Your task
Output range, inclusive: from the line containing "class | count | share of cell area" to the line containing "clock buffer | 9 | 0.02303". Restate those lines from the data below word for word and only those.
-- Data follows --
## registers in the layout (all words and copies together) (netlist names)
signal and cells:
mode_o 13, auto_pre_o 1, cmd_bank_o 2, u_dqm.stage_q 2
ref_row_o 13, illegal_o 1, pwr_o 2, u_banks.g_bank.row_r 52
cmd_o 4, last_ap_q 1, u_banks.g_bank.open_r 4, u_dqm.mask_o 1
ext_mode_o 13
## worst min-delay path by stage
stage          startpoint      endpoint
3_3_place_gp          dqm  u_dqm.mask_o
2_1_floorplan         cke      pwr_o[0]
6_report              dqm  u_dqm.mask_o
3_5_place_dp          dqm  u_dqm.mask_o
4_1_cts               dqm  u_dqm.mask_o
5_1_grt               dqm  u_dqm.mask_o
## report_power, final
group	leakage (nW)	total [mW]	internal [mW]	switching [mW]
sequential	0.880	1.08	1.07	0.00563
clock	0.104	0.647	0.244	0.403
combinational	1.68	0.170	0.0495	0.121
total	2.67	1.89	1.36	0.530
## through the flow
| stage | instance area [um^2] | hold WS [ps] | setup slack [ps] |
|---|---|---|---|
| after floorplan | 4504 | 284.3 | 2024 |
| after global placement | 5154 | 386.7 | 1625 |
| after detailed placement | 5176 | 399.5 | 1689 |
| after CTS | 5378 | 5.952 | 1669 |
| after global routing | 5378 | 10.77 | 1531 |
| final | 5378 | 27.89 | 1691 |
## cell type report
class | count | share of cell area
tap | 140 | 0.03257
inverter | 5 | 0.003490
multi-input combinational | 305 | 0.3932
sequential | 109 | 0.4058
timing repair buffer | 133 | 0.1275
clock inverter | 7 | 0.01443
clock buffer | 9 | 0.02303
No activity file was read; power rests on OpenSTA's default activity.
[src/rtl/br_pkg.sv]
// Package br_pkg
// Shared field widths, opcode values and the instruction class type used
// by the branch resolution unit. Assumes a fixed 32-bit instruction format
// with a 6-bit primary opcode in the top bits.
package br_pkg;

    localparam int INSTR_W = 32;
    localparam int OPC_W   = 6;
    localparam int REG_W   = 5;
    localparam int IMM_W   = 16;
    localparam int FUNC_W  = 6;

    localparam logic [OPC_W-1:0]  OPC_RTYPE = 6'b000000;
    localparam logic [OPC_W-1:0]  OPC_EQ    = 6'b000100;
    localparam logic [OPC_W-1:0]  OPC_NE    = 6'b000101;
    localparam logic [OPC_W-1:0]  OPC_LEZ   = 6'b000110;
    localparam logic [OPC_W-1:0]  OPC_GTZ   = 6'b000111;
    localparam logic [FUNC_W-1:0] FN_SLT    = 6'b101010;

    typedef enum logic [2:0] {
        CLS_NONE,
        CLS_EQ,
        CLS_NE,
        CLS_LEZ,
        CLS_GTZ,
        CLS_SLT
    } instr_cls_e;

endpackage

[src/rtl/br_decode.sv]
// Module br_decode
// Classifies an instruction word for branch resolution and extracts the
// immediate. Assumes the package field layout; any opcode not listed is
// reported as CLS_NONE. Purely combinational.
module br_decode
    import br_pkg::*;
(
    input  logic [INSTR_W-1:0] instr,
    output instr_cls_e         cls,
    output logic               rt_nonzero,
    output logic [IMM_W-1:0]   imm
);

    localparam int OPC_LSB = INSTR_W - OPC_W;
    localparam int RS_LSB  = OPC_LSB - REG_W;
    localparam int RT_LSB  = RS_LSB - REG_W;

    logic [OPC_W-1:0]  opc;
    logic [REG_W-1:0]  rt_fld;
    logic [FUNC_W-1:0] func;

    // Field extraction from the fixed instruction layout
    always_comb begin
        opc    = instr[INSTR_W-1:OPC_LSB];
        rt_fld = instr[RT_LSB+REG_W-1:RT_LSB];
        func   = instr[FUNC_W-1:0];
        imm    = instr[IMM_W-1:0];
    end

    // Second register field must be zero for zero-relative forms
    always_comb rt_nonzero = |rt_fld;

    // Map opcode and function code to an instruction class
    always_comb begin
        unique case (opc)
            OPC_EQ:    cls = CLS_EQ;
            OPC_NE:    cls = CLS_NE;
            OPC_LEZ:   cls = CLS_LEZ;
            OPC_GTZ:   cls = CLS_GTZ;
            OPC_RTYPE: cls = (func == FN_SLT) ? CLS_SLT : CLS_NONE;
            default:   cls = CLS_NONE;
        endcase
    end

endmodule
-- Data concluded --
Finished task
class | count | share of cell area
tap | 140 | 0.03257
inverter | 5 | 0.003490
multi-input combinational | 305 | 0.3932
sequential | 109 | 0.4058
timing repair buffer | 133 | 0.1275
clock inverter | 7 | 0.01443
clock buffer | 9 | 0.02303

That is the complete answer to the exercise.